INSTRUCTIONS TO FOLLOW:
In the listing that follows, the lines starting at the one containing "nor2 | 16 |" and ending at the one containing "No activity file" are to be returned exactly, both boundary lines included, and no others.

GIVEN INFORMATION:
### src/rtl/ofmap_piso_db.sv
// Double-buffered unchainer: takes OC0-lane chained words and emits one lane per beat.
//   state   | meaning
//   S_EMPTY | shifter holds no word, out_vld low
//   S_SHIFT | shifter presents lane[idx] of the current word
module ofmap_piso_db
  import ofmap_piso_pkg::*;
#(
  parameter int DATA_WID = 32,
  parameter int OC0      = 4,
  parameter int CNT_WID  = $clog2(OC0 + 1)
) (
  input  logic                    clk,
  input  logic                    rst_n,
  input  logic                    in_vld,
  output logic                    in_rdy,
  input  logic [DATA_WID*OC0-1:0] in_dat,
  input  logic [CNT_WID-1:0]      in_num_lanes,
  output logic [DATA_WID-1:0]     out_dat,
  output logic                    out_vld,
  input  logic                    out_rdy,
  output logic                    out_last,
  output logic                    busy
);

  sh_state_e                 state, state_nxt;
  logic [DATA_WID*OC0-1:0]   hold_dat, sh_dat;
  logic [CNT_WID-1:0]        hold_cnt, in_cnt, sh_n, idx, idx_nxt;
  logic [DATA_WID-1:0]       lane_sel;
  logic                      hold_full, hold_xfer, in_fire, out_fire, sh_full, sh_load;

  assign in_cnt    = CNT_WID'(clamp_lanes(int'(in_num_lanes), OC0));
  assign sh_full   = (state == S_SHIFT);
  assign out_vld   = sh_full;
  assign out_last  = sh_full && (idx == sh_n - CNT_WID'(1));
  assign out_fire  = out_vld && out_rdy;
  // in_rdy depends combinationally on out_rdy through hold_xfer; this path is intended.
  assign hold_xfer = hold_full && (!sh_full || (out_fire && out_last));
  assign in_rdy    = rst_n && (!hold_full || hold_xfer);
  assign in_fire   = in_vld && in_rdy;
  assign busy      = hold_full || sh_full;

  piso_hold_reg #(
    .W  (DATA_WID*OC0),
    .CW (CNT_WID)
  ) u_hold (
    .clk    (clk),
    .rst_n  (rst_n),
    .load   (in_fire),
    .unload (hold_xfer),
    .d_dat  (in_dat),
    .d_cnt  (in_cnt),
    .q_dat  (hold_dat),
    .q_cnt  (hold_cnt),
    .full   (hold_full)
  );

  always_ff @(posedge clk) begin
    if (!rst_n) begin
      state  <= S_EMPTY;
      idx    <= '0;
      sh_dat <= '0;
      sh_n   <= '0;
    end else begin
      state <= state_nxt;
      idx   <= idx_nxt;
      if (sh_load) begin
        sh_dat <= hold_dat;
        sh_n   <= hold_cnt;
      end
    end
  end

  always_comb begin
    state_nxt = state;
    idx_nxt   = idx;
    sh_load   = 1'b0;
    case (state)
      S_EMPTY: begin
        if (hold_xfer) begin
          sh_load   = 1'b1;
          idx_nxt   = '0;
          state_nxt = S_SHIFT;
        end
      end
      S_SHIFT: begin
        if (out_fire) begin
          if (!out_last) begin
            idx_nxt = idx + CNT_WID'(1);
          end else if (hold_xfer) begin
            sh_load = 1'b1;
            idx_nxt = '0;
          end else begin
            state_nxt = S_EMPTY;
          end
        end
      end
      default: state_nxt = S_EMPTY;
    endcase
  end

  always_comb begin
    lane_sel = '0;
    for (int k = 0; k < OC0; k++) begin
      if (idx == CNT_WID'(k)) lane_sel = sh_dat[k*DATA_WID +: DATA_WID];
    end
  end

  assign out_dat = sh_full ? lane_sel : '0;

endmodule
---
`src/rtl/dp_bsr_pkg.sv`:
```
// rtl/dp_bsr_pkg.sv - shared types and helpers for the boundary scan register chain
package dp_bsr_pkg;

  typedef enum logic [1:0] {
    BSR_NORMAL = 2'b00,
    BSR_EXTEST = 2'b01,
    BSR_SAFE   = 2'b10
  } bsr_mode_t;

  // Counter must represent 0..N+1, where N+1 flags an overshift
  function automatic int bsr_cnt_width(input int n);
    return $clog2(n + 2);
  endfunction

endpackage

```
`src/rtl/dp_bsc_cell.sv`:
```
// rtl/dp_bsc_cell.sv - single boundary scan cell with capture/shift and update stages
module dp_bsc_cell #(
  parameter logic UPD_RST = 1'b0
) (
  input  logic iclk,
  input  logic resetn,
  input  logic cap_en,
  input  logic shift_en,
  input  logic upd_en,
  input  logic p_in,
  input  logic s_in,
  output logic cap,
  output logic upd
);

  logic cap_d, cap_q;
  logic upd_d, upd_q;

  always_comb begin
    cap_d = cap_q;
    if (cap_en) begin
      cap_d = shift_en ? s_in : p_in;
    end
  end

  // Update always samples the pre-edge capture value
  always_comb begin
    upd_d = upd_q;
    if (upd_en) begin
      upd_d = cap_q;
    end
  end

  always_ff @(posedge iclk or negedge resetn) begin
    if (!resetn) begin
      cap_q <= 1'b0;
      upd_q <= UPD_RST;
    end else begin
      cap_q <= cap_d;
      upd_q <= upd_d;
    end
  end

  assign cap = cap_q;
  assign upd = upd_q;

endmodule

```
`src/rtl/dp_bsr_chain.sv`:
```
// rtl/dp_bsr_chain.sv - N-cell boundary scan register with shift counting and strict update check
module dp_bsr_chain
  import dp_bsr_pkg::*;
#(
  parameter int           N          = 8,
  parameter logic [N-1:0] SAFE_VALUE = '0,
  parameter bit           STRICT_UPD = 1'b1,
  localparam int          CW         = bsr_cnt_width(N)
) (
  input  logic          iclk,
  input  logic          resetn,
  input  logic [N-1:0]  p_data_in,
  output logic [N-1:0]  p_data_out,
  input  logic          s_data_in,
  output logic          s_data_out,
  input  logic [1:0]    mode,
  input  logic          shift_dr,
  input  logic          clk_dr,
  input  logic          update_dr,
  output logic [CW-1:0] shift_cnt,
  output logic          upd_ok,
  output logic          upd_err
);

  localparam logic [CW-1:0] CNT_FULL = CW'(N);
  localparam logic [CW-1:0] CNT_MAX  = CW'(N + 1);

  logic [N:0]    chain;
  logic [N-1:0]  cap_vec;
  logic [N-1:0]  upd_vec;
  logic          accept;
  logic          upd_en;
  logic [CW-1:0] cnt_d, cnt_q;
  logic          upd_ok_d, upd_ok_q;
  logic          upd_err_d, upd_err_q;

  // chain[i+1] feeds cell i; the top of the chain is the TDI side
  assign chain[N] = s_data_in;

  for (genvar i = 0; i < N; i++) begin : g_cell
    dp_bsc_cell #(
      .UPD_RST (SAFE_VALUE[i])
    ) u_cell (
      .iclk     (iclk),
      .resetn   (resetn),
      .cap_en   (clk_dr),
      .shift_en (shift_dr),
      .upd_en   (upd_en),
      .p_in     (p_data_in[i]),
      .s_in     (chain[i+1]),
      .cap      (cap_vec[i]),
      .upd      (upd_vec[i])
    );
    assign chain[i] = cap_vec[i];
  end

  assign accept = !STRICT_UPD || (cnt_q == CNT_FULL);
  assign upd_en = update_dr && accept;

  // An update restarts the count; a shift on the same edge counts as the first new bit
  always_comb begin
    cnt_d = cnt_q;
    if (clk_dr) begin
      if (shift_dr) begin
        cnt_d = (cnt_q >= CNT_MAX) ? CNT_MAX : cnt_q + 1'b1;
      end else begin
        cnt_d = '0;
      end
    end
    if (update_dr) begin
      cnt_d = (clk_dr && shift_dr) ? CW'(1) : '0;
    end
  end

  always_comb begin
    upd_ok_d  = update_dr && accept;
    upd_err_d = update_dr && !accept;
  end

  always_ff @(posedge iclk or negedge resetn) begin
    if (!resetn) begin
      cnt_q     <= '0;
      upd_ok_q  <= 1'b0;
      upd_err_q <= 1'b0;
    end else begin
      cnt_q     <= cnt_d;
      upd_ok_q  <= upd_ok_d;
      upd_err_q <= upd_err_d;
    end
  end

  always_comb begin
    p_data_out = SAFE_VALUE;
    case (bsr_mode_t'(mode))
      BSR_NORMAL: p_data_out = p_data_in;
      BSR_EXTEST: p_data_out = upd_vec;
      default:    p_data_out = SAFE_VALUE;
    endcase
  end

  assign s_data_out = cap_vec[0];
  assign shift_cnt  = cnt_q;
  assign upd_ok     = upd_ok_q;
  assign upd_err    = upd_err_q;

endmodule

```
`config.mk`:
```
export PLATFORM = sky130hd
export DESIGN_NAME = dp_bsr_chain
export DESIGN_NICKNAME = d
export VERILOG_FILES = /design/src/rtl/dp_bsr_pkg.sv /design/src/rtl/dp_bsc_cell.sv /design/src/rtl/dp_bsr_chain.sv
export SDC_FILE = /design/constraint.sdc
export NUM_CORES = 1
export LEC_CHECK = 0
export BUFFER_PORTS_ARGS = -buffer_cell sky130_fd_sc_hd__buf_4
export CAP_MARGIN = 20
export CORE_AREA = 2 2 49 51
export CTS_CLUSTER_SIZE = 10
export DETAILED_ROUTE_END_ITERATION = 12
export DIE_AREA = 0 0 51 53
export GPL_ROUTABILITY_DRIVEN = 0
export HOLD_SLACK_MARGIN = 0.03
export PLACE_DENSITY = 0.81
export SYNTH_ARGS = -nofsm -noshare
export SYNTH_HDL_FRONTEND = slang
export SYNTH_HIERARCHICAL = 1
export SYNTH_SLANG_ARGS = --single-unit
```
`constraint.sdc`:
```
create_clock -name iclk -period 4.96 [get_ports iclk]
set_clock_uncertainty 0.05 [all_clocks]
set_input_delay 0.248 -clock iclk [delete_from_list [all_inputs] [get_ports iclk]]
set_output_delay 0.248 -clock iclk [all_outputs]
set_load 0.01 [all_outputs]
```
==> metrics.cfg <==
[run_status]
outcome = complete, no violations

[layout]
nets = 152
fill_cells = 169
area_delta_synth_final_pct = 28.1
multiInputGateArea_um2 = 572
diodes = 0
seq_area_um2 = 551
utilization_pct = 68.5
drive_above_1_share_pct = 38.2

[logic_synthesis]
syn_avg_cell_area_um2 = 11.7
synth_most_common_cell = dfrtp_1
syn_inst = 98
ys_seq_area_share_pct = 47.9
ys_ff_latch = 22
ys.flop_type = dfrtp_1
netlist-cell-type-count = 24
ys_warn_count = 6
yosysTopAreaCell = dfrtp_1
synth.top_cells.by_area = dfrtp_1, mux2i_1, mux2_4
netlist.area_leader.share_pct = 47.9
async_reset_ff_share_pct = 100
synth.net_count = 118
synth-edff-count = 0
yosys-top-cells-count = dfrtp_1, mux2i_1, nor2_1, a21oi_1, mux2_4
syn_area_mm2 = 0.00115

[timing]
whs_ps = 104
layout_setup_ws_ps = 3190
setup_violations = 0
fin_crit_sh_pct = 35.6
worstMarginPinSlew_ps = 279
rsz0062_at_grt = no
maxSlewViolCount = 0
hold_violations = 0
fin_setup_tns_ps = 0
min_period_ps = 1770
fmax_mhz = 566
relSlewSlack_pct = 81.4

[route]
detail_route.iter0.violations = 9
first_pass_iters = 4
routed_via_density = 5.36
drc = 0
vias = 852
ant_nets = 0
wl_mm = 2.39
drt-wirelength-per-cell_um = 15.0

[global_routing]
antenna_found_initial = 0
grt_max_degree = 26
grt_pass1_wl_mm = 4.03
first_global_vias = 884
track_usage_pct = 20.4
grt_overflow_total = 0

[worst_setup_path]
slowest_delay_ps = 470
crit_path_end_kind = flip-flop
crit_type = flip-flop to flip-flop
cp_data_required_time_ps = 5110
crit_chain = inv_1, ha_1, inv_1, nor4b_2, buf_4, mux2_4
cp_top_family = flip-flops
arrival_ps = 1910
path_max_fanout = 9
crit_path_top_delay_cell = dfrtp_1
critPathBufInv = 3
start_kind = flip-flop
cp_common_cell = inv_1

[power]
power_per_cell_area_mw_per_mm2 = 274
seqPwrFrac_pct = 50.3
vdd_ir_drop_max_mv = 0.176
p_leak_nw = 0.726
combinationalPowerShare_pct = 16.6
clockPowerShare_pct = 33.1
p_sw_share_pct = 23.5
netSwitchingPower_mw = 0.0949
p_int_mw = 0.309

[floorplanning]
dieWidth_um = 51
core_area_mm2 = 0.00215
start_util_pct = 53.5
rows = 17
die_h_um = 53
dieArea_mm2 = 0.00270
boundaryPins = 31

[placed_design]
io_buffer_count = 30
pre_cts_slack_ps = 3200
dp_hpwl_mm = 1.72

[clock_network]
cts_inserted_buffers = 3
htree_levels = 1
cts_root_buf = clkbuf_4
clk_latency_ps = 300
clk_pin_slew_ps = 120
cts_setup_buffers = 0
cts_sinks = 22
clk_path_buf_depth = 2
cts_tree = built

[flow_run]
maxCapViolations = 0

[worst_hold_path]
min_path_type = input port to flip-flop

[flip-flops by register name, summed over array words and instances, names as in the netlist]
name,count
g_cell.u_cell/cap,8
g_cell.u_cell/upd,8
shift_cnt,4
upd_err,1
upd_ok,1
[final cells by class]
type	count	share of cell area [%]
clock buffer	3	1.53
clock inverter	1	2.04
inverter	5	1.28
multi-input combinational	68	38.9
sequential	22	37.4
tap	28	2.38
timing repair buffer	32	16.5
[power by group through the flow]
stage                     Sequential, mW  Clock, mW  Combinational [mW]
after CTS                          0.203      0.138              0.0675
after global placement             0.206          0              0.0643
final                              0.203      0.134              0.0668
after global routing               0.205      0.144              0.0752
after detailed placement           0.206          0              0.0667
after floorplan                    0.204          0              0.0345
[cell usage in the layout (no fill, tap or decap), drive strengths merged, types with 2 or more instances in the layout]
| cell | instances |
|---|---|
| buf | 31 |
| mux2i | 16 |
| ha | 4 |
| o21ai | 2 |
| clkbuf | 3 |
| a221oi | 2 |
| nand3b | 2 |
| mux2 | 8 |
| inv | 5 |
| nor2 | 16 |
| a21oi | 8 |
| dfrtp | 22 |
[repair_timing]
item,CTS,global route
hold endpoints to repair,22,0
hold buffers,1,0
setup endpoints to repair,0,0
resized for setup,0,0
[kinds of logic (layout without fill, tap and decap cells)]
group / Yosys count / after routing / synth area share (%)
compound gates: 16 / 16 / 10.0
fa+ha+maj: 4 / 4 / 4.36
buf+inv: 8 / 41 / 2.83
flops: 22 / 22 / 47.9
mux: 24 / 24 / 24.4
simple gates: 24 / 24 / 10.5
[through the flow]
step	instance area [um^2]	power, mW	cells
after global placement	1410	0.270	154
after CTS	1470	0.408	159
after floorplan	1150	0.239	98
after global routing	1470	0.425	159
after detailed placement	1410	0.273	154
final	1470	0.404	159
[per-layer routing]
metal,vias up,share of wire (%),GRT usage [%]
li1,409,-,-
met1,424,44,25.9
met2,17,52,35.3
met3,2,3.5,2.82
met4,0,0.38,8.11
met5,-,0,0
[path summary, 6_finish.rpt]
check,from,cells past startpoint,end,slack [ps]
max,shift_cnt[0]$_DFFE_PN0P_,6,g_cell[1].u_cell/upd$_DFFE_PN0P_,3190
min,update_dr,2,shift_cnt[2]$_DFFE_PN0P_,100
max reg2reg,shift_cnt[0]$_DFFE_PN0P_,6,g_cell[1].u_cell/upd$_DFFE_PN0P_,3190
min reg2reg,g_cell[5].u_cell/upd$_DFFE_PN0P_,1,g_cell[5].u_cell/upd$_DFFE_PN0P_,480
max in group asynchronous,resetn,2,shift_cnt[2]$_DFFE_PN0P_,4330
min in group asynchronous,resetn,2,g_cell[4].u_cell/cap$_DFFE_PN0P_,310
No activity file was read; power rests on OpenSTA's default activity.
---
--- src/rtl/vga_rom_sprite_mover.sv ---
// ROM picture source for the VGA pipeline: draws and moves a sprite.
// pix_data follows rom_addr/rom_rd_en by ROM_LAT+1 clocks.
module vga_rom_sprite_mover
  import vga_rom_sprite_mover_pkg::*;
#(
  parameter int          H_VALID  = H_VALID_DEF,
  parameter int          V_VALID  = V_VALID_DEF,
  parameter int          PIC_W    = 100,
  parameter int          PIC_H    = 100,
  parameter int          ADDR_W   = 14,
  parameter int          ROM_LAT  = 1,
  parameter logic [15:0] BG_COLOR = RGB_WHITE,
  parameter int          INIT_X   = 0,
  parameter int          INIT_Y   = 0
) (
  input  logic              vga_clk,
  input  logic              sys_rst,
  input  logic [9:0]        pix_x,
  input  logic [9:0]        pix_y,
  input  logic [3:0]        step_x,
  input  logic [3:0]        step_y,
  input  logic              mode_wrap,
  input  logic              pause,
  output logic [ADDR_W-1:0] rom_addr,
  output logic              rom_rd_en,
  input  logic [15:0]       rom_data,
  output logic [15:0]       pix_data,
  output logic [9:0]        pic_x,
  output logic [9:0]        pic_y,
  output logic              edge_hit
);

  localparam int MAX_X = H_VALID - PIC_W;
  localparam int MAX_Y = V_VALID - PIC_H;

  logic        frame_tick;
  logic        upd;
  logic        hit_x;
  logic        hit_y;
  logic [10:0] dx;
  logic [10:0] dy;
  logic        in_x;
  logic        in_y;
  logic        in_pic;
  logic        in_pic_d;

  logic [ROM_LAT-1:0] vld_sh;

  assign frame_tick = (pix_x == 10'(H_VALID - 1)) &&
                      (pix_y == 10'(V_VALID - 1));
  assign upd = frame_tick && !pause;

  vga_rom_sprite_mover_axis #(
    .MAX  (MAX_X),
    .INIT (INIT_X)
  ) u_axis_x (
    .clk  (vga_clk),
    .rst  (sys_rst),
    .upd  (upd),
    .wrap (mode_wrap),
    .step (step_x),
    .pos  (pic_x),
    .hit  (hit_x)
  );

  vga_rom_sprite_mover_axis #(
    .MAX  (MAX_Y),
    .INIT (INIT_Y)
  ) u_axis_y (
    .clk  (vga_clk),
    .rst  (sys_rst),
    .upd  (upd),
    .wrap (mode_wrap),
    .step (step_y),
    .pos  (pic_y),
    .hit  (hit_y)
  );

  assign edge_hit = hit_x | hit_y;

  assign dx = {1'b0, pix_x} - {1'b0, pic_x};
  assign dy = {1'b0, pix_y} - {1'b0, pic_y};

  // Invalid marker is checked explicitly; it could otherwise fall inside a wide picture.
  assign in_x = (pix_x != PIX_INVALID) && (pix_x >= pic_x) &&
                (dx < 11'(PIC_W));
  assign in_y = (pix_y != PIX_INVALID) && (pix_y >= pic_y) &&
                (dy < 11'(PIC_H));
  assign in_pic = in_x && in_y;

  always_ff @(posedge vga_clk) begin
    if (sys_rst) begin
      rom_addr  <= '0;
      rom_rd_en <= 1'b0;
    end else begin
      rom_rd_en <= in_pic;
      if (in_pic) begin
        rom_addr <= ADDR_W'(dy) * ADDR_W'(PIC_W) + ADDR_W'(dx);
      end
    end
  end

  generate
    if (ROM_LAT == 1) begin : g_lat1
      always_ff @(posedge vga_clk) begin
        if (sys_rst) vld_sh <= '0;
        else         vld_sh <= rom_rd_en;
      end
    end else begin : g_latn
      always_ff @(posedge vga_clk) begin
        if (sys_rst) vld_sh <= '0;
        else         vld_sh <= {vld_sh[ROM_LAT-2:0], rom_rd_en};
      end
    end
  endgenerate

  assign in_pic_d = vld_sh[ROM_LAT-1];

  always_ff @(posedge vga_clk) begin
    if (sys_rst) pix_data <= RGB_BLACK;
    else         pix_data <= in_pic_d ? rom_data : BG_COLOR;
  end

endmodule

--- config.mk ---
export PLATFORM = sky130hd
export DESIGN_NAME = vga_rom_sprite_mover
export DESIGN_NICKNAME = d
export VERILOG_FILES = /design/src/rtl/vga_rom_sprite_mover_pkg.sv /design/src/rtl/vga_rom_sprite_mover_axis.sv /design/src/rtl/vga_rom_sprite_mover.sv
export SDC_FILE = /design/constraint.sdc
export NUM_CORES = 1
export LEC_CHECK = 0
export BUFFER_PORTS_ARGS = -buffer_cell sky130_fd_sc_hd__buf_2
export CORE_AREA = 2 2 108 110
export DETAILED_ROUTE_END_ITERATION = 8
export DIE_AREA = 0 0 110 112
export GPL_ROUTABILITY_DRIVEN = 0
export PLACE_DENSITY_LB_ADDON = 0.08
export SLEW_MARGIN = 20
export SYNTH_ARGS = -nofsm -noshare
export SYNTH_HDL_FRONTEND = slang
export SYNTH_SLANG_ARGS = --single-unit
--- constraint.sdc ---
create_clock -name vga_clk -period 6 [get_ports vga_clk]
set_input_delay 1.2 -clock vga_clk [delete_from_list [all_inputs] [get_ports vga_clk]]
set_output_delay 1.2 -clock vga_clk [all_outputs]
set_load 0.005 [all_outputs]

TASK RESPONSE:
| nor2 | 16 |
| a21oi | 8 |
| dfrtp | 22 |
[repair_timing]
item,CTS,global route
hold endpoints to repair,22,0
hold buffers,1,0
setup endpoints to repair,0,0
resized for setup,0,0
[kinds of logic (layout without fill, tap and decap cells)]
group / Yosys count / after routing / synth area share (%)
compound gates: 16 / 16 / 10.0
fa+ha+maj: 4 / 4 / 4.36
buf+inv: 8 / 41 / 2.83
flops: 22 / 22 / 47.9
mux: 24 / 24 / 24.4
simple gates: 24 / 24 / 10.5
[through the flow]
step	instance area [um^2]	power, mW	cells
after global placement	1410	0.270	154
after CTS	1470	0.408	159
after floorplan	1150	0.239	98
after global routing	1470	0.425	159
after detailed placement	1410	0.273	154
final	1470	0.404	159
[per-layer routing]
metal,vias up,share of wire (%),GRT usage [%]
li1,409,-,-
met1,424,44,25.9
met2,17,52,35.3
met3,2,3.5,2.82
met4,0,0.38,8.11
met5,-,0,0
[path summary, 6_finish.rpt]
check,from,cells past startpoint,end,slack [ps]
max,shift_cnt[0]$_DFFE_PN0P_,6,g_cell[1].u_cell/upd$_DFFE_PN0P_,3190
min,update_dr,2,shift_cnt[2]$_DFFE_PN0P_,100
max reg2reg,shift_cnt[0]$_DFFE_PN0P_,6,g_cell[1].u_cell/upd$_DFFE_PN0P_,3190
min reg2reg,g_cell[5].u_cell/upd$_DFFE_PN0P_,1,g_cell[5].u_cell/upd$_DFFE_PN0P_,480
max in group asynchronous,resetn,2,shift_cnt[2]$_DFFE_PN0P_,4330
min in group asynchronous,resetn,2,g_cell[4].u_cell/cap$_DFFE_PN0P_,310
No activity file was read; power rests on OpenSTA's default activity.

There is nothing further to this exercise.